**What this task involves:** The lines to be copied are those below that contain "flattened".

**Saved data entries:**
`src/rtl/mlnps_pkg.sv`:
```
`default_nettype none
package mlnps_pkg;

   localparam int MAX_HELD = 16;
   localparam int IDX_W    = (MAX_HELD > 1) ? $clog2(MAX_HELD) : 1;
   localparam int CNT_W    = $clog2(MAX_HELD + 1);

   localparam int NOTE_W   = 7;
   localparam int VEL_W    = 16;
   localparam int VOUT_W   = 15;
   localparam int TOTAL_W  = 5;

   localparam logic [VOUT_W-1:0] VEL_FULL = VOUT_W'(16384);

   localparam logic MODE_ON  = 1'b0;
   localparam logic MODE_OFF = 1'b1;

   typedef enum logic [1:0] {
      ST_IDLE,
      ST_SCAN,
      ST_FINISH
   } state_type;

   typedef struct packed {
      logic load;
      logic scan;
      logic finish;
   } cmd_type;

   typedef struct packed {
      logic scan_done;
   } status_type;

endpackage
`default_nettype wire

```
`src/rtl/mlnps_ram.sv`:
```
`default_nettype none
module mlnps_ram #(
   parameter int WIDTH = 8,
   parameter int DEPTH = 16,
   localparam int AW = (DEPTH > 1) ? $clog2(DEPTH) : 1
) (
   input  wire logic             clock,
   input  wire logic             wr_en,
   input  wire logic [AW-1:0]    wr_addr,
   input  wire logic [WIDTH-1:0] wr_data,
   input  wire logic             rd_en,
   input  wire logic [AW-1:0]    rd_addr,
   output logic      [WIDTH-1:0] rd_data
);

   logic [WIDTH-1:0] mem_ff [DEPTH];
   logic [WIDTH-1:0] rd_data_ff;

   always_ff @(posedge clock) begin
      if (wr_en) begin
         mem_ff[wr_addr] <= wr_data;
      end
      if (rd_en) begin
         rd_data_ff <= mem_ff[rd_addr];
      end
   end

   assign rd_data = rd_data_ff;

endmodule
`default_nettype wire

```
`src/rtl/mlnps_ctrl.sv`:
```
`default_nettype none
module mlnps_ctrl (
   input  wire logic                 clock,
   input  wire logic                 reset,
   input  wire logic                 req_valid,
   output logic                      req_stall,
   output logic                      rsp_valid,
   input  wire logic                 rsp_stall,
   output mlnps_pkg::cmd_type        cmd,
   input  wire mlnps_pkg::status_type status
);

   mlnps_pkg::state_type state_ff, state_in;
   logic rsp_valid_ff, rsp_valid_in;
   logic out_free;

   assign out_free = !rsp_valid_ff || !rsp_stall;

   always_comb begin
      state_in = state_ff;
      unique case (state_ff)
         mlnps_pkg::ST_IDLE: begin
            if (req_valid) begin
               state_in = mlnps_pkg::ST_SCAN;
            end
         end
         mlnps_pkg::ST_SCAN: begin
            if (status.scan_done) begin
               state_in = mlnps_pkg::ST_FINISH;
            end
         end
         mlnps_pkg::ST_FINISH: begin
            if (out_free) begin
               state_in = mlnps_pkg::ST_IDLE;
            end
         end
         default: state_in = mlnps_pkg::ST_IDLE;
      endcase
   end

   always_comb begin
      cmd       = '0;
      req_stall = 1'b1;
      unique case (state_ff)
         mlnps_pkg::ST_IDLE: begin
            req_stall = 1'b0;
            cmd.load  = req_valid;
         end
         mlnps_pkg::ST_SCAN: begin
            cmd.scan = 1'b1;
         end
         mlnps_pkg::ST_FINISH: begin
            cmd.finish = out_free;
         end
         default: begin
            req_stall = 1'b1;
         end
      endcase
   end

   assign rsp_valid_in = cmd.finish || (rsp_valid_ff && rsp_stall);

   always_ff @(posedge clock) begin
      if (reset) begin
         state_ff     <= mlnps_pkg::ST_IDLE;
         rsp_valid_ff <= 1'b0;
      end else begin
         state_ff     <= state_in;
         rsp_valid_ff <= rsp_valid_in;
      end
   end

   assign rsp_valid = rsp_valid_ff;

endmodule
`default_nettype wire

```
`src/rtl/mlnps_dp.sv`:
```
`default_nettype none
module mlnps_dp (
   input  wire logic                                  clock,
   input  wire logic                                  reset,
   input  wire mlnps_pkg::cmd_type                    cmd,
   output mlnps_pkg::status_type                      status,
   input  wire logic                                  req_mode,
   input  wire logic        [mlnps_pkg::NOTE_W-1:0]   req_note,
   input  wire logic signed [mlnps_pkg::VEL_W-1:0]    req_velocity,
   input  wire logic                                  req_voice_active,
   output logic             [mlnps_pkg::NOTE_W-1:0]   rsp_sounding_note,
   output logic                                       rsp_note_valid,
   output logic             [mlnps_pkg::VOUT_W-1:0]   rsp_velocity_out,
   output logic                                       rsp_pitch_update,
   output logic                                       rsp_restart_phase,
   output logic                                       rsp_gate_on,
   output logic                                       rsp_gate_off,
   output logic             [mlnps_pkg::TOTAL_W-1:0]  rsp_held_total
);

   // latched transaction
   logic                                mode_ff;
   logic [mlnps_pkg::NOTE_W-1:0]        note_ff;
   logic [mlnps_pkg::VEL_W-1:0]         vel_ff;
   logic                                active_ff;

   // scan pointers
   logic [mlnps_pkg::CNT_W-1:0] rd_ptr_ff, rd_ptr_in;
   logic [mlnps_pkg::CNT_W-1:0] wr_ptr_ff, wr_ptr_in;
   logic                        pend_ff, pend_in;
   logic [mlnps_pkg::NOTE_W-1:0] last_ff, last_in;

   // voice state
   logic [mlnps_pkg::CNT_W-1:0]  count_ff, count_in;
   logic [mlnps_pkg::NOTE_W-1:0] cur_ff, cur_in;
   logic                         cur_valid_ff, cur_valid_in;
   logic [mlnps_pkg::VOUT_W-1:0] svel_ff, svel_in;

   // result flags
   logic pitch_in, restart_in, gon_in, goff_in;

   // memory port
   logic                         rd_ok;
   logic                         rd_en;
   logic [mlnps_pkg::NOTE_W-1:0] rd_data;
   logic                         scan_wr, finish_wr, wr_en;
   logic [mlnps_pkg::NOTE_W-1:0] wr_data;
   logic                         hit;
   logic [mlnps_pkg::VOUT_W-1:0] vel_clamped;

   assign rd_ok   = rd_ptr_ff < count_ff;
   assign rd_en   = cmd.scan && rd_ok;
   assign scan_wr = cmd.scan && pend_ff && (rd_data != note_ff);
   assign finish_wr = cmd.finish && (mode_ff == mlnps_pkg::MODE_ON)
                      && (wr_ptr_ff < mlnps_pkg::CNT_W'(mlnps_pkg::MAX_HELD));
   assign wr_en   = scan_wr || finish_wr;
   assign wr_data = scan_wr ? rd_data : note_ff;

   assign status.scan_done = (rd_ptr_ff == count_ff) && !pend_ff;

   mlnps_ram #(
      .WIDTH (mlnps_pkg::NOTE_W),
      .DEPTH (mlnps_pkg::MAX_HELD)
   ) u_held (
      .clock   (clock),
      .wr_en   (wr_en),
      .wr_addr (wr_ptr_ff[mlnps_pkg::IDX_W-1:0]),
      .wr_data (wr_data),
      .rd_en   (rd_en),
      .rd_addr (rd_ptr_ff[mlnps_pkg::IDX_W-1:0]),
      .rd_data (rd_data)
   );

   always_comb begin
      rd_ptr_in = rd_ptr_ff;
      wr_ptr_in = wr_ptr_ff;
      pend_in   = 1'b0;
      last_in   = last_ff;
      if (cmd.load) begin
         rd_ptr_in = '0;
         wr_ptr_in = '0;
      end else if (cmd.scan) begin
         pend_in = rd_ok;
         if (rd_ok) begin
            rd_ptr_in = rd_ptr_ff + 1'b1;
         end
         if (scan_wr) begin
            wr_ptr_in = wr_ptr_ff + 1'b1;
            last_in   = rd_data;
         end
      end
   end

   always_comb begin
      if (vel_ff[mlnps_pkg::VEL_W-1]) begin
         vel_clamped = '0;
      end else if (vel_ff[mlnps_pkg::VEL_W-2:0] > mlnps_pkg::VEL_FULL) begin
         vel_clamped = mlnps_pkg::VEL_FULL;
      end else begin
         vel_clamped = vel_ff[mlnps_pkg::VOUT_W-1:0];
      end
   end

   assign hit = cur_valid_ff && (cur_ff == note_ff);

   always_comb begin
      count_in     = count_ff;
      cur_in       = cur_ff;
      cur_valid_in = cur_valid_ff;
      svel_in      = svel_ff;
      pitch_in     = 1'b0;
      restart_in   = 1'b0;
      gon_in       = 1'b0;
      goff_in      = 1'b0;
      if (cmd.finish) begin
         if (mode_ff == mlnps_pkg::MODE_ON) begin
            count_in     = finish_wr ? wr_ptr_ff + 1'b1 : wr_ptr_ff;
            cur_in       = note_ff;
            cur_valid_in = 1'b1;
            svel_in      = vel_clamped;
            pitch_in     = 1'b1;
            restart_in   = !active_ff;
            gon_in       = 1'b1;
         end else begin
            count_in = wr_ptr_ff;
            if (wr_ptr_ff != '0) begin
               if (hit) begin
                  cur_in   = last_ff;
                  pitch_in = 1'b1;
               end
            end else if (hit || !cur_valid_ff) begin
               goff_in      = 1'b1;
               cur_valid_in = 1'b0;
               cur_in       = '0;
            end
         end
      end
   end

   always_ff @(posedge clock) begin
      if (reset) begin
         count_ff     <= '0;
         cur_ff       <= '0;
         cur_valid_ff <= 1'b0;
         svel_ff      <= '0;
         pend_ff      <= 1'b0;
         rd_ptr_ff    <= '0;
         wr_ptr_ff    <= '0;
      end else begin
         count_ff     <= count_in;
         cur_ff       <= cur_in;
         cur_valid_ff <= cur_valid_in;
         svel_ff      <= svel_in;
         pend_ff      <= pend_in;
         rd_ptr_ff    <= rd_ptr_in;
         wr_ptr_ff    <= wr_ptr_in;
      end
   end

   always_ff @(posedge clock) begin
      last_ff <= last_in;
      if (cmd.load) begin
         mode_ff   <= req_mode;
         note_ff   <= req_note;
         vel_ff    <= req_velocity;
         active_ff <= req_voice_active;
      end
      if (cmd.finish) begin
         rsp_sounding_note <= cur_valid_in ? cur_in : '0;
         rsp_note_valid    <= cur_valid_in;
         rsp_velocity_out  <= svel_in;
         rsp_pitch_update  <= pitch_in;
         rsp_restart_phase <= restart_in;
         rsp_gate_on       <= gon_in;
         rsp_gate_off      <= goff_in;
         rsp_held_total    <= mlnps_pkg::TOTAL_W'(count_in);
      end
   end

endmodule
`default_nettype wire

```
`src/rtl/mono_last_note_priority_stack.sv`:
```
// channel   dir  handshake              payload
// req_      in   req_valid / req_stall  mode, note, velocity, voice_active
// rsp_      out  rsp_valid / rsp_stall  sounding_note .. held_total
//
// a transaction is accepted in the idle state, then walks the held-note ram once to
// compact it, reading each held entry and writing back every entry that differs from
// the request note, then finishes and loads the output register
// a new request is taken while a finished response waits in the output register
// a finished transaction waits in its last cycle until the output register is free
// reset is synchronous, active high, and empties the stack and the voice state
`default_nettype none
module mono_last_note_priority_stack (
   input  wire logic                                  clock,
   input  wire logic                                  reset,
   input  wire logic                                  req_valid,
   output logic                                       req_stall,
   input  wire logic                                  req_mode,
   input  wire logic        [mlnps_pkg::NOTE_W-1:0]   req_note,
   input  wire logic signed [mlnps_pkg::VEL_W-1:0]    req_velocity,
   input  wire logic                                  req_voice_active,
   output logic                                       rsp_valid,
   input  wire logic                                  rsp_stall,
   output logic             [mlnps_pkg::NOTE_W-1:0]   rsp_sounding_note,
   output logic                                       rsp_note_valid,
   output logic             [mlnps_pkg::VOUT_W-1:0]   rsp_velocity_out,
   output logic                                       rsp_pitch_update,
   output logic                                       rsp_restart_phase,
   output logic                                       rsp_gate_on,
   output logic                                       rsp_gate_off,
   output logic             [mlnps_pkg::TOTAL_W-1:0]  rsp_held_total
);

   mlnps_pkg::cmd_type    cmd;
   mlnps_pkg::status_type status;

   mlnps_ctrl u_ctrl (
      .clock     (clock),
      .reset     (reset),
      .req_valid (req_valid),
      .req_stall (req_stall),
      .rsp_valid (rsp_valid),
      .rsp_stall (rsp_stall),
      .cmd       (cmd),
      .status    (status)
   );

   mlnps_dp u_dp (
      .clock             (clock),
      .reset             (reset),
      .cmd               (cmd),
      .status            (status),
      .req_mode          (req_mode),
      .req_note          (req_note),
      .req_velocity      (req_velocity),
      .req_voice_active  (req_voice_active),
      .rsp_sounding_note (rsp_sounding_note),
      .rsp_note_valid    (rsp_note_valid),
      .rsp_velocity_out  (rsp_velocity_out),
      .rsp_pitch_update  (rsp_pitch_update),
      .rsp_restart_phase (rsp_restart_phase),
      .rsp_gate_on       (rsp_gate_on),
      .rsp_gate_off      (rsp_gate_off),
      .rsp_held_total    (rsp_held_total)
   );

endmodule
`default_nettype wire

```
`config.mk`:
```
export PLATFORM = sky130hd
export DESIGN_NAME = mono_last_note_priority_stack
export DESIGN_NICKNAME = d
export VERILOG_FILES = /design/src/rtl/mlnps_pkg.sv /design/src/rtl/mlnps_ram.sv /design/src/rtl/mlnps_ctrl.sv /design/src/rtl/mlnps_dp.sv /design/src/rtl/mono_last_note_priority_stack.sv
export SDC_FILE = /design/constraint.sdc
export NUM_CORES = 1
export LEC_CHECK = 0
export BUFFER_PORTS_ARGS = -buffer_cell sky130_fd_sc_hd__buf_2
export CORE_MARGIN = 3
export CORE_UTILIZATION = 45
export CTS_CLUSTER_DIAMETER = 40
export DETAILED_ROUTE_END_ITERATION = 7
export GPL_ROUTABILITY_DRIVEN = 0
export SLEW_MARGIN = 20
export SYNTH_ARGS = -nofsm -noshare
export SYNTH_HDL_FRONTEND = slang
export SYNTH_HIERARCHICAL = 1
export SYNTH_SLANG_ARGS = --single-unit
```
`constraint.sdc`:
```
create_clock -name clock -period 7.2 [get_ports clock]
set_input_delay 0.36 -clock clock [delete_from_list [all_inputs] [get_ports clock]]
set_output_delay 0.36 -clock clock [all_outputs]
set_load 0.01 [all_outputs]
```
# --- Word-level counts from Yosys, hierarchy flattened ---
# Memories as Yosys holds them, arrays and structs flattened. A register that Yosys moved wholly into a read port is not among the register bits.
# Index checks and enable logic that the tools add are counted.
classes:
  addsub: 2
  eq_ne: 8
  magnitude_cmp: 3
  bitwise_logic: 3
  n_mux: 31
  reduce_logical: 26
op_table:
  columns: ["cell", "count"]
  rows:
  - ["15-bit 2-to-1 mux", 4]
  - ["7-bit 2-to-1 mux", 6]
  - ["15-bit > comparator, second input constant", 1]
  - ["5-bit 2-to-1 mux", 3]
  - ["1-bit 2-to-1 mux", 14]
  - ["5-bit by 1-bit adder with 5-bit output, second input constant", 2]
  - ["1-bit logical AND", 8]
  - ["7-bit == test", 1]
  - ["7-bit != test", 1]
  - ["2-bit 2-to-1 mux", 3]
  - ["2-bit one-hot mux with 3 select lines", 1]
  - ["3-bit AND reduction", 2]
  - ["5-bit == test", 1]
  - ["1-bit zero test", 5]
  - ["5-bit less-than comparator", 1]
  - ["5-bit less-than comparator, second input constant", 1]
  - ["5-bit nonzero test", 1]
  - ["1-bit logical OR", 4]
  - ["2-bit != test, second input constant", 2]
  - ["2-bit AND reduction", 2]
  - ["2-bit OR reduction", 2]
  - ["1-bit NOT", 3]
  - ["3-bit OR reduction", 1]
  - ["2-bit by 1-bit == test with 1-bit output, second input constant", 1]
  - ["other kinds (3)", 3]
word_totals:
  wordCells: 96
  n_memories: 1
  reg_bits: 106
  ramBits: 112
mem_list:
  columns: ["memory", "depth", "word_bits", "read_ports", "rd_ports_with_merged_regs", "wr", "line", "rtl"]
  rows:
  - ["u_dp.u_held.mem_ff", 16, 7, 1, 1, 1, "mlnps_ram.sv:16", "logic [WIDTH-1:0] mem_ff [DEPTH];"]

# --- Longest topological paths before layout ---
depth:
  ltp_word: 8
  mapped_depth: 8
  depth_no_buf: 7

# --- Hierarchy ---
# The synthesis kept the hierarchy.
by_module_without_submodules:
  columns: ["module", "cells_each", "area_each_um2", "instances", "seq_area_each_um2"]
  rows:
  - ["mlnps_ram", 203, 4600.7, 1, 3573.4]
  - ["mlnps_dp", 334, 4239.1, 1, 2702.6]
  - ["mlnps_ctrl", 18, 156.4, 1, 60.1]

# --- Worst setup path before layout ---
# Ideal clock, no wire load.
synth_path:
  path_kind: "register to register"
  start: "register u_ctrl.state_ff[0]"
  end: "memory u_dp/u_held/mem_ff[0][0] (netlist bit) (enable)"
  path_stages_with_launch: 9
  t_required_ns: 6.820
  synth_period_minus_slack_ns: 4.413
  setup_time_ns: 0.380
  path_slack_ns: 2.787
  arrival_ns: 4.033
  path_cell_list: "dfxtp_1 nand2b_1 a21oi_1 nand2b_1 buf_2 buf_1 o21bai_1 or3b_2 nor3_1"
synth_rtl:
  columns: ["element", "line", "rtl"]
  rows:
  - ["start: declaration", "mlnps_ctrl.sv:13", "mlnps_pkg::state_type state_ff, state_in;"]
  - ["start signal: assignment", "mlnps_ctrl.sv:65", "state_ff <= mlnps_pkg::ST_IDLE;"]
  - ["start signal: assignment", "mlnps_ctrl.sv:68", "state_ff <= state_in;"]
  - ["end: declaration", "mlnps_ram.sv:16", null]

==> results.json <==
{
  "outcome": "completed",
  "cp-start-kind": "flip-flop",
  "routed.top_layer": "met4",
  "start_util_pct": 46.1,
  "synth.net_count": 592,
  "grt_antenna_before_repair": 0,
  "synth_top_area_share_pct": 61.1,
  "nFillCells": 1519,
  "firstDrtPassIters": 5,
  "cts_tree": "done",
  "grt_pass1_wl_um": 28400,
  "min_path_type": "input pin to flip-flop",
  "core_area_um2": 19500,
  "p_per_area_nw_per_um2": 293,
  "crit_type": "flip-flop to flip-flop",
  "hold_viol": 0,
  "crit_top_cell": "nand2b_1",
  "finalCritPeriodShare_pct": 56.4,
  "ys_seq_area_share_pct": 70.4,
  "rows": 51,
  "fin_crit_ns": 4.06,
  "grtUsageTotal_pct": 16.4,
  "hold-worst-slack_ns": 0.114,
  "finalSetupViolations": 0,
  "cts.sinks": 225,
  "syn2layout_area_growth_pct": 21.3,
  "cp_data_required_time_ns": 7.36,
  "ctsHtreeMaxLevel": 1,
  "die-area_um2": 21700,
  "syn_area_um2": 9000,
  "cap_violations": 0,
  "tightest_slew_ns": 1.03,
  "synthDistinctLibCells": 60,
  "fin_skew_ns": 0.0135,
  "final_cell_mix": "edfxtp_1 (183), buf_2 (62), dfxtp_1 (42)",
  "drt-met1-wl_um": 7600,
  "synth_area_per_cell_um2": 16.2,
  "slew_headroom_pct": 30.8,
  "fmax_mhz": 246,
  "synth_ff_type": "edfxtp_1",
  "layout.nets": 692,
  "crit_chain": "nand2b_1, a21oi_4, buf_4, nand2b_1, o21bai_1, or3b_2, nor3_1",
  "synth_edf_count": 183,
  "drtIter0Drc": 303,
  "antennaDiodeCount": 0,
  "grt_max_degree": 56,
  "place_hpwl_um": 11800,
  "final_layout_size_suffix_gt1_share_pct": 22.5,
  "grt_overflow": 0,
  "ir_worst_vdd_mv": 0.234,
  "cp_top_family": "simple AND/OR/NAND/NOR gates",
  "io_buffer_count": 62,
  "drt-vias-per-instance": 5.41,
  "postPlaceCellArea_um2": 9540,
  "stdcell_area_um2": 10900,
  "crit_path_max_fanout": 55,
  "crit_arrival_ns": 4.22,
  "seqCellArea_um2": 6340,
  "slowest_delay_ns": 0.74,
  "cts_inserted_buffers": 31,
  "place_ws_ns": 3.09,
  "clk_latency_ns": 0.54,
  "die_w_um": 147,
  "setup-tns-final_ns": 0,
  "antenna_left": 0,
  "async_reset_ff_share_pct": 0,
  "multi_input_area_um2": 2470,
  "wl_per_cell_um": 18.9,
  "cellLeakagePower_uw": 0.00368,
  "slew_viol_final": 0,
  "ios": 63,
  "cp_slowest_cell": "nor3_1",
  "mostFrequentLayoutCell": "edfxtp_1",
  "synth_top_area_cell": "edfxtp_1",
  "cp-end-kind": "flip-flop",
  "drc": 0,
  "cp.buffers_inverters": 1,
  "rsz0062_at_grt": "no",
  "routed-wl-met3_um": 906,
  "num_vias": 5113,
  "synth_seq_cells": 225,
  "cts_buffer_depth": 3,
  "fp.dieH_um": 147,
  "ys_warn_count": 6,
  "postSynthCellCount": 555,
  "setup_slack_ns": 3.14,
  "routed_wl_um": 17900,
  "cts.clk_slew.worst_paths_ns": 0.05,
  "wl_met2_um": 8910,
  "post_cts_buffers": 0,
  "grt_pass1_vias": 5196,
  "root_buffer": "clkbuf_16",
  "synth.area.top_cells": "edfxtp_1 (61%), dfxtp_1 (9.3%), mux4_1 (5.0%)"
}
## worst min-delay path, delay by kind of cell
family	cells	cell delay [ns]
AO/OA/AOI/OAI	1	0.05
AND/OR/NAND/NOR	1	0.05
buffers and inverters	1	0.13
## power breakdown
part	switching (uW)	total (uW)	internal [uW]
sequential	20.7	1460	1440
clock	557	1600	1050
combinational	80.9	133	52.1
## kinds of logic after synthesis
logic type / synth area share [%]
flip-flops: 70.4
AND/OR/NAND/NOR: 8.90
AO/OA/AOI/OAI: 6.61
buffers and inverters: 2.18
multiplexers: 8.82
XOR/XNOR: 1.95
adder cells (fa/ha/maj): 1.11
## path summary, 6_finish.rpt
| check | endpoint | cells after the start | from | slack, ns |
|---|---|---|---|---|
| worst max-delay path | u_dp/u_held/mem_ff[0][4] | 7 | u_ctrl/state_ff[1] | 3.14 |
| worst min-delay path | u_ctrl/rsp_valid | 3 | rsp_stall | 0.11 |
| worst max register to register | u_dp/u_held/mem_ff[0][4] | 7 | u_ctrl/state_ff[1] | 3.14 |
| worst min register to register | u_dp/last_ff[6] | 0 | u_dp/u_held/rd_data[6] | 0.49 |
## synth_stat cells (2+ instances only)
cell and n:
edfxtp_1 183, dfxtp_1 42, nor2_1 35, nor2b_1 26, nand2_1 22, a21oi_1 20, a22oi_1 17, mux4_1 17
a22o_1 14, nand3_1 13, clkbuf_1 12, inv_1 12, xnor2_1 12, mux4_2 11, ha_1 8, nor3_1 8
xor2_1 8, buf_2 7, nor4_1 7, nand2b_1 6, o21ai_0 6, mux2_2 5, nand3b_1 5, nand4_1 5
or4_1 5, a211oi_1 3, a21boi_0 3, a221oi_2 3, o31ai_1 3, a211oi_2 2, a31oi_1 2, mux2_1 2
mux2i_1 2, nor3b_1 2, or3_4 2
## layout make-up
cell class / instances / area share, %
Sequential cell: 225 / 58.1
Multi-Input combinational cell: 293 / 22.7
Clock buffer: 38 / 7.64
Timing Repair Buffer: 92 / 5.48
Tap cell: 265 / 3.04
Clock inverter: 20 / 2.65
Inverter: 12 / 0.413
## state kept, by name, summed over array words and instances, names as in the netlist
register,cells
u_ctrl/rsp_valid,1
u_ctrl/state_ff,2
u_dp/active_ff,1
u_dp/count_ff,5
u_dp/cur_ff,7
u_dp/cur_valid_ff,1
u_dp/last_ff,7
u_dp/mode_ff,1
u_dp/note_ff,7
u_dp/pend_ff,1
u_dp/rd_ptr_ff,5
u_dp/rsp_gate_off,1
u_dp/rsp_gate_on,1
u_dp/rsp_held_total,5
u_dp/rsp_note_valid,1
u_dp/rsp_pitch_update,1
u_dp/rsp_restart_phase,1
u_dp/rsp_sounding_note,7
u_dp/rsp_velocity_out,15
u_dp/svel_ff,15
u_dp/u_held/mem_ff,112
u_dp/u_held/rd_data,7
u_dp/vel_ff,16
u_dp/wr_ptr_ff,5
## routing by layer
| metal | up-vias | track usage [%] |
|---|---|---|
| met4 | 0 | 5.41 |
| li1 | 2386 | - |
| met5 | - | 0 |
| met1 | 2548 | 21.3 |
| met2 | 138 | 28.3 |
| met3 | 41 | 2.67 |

**Answer section:**
# --- Word-level counts from Yosys, hierarchy flattened ---
# Memories as Yosys holds them, arrays and structs flattened. A register that Yosys moved wholly into a read port is not among the register bits.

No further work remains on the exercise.